[[ Data shown open ]]
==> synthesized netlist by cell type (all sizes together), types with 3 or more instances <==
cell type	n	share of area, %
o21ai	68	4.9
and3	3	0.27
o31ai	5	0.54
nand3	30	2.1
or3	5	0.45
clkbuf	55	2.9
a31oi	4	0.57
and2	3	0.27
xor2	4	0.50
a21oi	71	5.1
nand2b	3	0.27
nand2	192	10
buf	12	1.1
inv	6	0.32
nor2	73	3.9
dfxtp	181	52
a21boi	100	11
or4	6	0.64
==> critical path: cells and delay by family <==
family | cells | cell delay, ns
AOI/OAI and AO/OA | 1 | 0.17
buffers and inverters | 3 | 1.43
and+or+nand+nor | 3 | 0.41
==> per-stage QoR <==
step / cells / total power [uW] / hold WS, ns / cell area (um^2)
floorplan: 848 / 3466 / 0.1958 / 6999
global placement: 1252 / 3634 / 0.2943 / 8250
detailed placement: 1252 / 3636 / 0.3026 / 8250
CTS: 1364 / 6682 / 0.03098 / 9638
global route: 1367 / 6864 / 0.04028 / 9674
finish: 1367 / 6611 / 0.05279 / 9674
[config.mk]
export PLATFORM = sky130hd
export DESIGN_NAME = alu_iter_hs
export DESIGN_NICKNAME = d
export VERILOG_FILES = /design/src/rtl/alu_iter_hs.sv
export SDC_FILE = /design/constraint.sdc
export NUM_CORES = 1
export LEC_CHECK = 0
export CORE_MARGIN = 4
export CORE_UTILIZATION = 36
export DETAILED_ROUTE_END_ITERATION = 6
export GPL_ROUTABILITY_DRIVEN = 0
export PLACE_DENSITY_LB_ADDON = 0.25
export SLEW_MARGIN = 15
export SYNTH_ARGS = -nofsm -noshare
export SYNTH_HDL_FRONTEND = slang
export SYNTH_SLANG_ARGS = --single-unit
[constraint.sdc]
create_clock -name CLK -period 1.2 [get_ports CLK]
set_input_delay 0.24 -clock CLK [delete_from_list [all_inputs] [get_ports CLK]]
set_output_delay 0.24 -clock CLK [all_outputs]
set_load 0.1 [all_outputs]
[[ Data shown closed ]]
[[ Data shown open ]]
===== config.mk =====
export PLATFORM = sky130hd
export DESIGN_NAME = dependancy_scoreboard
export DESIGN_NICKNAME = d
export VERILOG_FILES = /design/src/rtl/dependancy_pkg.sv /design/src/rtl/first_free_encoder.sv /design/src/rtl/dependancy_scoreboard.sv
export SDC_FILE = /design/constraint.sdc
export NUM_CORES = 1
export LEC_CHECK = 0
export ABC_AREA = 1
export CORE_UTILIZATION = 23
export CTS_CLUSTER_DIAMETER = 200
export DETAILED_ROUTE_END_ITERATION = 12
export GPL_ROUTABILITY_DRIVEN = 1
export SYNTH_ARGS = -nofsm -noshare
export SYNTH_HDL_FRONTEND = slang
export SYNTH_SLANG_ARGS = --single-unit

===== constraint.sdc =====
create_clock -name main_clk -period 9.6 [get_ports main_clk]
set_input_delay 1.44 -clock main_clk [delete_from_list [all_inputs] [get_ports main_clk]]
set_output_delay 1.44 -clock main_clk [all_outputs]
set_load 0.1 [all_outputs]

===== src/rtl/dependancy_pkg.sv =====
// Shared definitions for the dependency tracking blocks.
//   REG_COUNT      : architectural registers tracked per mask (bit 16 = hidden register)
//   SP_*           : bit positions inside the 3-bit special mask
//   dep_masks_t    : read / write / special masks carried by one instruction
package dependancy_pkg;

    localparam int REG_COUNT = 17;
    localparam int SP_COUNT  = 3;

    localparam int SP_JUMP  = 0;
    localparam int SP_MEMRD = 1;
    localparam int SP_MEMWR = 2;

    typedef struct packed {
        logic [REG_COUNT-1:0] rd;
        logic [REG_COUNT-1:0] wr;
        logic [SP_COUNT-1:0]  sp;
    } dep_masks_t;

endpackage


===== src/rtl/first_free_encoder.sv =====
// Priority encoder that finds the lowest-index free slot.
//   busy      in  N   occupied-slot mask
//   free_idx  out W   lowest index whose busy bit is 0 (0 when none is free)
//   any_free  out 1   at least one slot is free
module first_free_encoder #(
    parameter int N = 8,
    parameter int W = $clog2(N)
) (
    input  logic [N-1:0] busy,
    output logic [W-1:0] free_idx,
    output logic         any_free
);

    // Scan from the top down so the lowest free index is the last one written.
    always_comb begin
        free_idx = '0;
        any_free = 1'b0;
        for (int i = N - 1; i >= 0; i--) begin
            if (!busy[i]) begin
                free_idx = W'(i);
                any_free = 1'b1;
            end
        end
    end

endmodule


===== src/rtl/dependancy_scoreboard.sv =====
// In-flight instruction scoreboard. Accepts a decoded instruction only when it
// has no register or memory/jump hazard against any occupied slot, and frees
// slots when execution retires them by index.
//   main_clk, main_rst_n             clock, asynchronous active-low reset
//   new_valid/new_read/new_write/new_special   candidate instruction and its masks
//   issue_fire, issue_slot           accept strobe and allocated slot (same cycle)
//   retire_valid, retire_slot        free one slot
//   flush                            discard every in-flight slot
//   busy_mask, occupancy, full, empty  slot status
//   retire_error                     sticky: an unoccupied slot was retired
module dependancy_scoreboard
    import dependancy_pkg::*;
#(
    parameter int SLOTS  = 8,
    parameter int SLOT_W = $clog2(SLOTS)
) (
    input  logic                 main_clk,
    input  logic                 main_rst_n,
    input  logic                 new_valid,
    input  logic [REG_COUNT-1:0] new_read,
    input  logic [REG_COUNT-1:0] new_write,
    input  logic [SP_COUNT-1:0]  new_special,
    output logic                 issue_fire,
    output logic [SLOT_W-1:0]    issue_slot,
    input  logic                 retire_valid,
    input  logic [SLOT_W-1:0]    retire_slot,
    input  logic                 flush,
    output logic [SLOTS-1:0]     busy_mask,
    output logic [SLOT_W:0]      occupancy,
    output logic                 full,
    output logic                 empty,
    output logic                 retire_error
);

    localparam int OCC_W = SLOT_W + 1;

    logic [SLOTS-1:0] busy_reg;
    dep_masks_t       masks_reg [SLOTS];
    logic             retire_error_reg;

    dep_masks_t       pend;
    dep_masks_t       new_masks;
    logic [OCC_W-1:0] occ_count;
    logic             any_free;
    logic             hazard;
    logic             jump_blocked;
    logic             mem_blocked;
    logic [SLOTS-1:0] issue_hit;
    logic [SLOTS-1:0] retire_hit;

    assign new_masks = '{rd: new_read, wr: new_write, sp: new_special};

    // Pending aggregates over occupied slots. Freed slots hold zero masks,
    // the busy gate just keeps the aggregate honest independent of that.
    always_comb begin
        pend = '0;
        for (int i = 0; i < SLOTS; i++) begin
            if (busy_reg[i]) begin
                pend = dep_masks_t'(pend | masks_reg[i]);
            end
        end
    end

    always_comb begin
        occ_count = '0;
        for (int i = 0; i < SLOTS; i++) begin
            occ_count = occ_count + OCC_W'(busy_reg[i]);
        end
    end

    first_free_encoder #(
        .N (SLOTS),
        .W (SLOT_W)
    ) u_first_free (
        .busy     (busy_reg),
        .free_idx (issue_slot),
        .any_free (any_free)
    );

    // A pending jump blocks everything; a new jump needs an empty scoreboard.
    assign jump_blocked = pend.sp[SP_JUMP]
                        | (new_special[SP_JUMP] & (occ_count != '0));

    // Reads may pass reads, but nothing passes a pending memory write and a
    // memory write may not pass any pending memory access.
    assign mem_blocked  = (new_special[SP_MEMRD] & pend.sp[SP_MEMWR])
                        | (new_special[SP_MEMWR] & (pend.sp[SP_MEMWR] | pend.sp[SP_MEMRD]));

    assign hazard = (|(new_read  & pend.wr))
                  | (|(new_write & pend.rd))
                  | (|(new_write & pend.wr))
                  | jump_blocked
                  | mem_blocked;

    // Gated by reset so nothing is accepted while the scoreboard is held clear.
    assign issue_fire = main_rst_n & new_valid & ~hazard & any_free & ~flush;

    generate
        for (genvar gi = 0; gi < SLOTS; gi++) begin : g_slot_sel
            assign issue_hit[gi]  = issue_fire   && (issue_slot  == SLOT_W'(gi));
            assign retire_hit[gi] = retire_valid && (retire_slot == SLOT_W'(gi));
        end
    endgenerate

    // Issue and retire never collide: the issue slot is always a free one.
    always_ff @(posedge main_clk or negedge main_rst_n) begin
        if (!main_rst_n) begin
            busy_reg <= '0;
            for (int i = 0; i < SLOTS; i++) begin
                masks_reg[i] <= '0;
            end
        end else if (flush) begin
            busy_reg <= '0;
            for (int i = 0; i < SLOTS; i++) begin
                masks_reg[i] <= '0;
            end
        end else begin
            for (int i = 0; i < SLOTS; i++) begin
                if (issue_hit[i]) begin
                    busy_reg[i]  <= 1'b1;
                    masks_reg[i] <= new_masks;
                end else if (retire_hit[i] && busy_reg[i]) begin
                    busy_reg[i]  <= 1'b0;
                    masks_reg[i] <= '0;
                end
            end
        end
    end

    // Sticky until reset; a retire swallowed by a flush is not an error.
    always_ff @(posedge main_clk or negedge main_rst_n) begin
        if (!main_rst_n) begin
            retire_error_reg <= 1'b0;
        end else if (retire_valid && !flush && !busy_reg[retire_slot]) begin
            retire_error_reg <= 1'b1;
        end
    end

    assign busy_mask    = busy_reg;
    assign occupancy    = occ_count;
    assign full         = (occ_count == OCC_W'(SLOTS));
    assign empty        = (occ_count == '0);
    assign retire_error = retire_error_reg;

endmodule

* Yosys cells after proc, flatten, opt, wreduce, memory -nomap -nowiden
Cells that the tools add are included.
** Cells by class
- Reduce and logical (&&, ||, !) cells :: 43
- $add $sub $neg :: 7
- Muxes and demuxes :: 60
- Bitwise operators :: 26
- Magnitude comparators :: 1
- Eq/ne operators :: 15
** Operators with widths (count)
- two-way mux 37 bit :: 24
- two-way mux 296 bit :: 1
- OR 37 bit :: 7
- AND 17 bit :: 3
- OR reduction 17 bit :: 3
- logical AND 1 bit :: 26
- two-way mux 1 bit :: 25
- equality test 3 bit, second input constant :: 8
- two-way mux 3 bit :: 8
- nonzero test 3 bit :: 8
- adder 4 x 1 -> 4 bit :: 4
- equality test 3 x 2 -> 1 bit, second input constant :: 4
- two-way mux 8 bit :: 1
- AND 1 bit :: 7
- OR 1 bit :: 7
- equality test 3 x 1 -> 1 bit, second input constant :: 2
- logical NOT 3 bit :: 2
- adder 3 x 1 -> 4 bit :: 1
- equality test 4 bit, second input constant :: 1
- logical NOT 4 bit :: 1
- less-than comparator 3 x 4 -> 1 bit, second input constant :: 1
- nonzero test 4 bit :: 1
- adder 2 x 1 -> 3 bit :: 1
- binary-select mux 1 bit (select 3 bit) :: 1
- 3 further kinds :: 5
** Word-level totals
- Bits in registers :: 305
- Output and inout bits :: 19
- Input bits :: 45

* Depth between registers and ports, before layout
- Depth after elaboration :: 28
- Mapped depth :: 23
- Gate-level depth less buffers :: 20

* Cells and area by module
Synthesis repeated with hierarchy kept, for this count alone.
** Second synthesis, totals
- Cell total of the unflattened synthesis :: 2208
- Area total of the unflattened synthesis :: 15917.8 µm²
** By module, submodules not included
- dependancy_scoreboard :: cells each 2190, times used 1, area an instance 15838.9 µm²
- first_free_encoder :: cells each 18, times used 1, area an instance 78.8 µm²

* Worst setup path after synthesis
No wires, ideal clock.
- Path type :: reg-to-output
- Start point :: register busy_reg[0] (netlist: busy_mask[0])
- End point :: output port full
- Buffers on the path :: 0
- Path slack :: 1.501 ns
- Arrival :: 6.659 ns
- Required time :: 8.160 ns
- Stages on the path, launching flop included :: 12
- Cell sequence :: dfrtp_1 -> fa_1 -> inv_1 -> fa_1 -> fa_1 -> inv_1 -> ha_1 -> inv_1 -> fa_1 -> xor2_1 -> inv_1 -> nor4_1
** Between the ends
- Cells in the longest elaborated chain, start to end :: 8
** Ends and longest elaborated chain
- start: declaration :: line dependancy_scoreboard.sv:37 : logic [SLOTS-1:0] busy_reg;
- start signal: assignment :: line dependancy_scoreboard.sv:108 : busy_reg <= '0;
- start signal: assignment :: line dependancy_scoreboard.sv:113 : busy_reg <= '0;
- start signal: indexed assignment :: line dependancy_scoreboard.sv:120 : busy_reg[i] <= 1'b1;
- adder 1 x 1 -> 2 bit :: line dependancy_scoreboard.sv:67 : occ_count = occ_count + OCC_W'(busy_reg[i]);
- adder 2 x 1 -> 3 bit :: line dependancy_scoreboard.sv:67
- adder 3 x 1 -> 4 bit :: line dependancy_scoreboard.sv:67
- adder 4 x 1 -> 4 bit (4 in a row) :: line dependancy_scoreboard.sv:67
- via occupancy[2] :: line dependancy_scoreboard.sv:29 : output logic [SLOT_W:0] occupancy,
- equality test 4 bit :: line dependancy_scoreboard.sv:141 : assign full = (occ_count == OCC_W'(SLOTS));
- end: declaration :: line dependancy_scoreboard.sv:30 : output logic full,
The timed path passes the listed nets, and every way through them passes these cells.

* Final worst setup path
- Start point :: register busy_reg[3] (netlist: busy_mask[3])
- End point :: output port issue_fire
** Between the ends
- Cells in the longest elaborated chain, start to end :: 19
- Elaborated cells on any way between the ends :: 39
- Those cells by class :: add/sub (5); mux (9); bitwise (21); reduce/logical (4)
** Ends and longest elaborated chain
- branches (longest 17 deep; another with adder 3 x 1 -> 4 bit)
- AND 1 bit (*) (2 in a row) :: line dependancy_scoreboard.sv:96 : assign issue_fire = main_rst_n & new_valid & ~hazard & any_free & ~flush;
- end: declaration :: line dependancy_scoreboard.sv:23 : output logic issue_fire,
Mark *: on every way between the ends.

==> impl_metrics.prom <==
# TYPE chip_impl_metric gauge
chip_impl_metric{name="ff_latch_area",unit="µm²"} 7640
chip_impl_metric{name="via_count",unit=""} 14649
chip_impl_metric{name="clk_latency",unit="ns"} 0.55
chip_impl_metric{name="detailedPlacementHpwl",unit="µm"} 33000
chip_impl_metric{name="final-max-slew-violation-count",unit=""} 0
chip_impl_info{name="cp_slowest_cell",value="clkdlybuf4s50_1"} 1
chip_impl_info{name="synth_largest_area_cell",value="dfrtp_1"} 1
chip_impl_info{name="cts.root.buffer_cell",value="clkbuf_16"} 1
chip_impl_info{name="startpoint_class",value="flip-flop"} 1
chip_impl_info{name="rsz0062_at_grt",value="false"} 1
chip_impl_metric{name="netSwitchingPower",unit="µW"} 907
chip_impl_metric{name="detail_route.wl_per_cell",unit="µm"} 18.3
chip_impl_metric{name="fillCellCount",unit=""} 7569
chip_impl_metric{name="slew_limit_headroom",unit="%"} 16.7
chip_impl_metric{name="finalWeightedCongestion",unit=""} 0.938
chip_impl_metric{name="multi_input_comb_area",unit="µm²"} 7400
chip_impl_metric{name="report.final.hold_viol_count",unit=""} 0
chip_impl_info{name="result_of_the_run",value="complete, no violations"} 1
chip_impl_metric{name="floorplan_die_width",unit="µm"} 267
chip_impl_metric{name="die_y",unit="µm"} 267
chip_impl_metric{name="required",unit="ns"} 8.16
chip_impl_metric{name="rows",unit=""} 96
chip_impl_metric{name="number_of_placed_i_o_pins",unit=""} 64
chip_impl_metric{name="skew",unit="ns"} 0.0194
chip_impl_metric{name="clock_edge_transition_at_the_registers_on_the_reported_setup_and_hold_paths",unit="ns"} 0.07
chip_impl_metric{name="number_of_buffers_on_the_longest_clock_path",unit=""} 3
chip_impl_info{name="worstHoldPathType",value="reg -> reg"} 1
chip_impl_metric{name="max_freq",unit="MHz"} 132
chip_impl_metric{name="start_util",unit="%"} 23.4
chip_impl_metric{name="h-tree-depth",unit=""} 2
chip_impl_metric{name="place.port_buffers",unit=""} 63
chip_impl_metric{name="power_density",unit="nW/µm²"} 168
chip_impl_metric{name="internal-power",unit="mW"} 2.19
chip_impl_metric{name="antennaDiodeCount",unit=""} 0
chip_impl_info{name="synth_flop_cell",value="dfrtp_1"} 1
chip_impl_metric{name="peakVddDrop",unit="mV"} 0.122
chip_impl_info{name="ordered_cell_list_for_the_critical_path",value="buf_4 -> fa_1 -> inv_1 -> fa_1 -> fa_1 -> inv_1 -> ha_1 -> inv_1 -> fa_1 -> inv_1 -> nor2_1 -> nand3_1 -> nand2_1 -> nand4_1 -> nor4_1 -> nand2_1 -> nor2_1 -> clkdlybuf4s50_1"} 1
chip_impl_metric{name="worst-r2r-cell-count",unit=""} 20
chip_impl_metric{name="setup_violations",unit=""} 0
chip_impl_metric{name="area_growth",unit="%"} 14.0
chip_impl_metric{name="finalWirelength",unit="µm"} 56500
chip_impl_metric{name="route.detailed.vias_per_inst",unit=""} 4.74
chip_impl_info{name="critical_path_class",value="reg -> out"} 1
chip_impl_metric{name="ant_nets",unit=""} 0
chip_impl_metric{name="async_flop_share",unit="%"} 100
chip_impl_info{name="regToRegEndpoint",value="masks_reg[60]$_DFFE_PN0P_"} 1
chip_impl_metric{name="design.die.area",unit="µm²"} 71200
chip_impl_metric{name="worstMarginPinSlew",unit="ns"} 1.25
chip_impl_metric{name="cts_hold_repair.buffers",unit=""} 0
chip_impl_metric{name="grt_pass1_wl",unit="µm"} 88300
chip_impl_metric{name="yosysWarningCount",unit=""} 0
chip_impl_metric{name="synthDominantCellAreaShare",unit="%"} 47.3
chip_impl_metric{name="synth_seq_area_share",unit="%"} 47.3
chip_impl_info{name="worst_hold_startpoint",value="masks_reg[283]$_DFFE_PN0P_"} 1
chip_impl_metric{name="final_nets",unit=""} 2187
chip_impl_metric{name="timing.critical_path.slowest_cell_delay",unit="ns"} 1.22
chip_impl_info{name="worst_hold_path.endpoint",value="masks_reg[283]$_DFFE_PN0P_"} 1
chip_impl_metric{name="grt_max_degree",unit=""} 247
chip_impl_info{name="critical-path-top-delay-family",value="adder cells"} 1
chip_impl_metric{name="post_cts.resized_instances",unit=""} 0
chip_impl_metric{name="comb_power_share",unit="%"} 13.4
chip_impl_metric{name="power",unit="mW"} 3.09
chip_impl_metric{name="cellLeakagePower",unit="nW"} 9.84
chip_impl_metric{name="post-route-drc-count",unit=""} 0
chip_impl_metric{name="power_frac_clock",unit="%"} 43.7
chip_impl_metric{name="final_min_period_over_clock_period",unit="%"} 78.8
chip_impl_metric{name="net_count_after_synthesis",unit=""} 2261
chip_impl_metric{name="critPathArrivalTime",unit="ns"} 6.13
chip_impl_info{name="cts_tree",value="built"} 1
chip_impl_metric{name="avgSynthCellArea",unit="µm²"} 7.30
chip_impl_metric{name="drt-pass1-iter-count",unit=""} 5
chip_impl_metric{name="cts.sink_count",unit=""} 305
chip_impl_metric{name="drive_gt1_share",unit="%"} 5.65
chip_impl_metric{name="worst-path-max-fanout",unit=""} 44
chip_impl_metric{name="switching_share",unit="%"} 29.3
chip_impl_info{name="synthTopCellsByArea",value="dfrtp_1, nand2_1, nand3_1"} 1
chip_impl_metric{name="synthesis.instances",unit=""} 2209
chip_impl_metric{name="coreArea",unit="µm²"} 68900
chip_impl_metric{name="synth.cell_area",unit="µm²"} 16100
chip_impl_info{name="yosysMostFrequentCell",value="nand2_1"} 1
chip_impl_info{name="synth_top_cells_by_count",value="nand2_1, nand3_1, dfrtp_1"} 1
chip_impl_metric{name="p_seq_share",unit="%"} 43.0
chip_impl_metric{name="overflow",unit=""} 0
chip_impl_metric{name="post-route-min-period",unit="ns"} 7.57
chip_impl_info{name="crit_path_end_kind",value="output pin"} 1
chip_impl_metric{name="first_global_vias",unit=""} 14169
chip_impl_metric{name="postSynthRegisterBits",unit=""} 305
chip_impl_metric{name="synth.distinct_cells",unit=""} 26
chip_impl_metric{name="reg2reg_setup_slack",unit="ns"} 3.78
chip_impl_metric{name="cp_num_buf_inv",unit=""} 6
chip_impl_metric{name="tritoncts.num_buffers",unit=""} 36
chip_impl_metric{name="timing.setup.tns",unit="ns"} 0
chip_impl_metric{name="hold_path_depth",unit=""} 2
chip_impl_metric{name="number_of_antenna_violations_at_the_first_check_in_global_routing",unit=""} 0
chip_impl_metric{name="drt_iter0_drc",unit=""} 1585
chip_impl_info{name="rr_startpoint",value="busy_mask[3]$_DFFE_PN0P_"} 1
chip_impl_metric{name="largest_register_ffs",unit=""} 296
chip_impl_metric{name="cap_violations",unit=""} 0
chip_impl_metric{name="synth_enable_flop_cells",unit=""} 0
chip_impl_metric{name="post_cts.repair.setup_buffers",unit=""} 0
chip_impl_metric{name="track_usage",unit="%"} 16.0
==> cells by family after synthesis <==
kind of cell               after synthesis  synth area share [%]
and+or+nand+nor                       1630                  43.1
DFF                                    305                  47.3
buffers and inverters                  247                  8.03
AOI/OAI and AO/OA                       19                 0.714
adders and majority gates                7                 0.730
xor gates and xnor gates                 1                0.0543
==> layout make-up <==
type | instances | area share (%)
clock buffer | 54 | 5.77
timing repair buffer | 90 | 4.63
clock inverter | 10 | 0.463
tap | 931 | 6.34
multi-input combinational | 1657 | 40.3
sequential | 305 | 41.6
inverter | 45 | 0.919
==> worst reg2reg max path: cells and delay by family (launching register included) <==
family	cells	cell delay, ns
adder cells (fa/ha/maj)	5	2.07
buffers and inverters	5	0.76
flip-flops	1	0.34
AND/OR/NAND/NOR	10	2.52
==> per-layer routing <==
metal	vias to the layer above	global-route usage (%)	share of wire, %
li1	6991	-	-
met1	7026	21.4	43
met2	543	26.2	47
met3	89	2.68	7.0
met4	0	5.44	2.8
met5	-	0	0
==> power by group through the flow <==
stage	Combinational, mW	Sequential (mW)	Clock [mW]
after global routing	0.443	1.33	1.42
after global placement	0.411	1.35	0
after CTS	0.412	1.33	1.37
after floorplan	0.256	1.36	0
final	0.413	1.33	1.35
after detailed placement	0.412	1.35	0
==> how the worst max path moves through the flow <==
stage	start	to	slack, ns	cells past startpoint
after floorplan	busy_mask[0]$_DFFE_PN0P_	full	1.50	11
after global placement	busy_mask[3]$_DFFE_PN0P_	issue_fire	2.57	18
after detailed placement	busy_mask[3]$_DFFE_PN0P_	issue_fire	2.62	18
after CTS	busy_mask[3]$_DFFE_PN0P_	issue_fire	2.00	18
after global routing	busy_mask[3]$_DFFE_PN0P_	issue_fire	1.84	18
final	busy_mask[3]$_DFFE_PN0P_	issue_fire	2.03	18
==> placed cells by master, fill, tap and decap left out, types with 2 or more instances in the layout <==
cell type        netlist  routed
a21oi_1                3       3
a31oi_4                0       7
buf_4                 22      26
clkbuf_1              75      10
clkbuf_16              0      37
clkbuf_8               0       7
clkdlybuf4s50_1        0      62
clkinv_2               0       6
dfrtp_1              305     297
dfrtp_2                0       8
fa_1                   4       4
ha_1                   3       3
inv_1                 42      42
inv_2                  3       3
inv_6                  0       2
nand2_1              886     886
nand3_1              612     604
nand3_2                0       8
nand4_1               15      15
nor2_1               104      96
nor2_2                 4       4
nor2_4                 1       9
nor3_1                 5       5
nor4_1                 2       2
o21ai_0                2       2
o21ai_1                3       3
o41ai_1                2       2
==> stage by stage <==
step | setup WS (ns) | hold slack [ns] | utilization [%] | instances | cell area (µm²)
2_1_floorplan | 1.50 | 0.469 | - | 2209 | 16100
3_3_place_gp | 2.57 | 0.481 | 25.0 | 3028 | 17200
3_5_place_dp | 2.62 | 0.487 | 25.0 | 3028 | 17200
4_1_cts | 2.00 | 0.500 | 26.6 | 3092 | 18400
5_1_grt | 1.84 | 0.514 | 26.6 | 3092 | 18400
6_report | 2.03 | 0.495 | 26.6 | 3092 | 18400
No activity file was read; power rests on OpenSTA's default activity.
[[ Data shown closed ]]
Beginning at the line above with "critical path: cells" and finishing at the line with "global route: 1367 / 6864 / 0.04028 / 9674", return each line exactly and return nothing else.

Solution to the exercise
==> critical path: cells and delay by family <==
family | cells | cell delay, ns
AOI/OAI and AO/OA | 1 | 0.17
buffers and inverters | 3 | 1.43
and+or+nand+nor | 3 | 0.41
==> per-stage QoR <==
step / cells / total power [uW] / hold WS, ns / cell area (um^2)
floorplan: 848 / 3466 / 0.1958 / 6999
global placement: 1252 / 3634 / 0.2943 / 8250
detailed placement: 1252 / 3636 / 0.3026 / 8250
CTS: 1364 / 6682 / 0.03098 / 9638
global route: 1367 / 6864 / 0.04028 / 9674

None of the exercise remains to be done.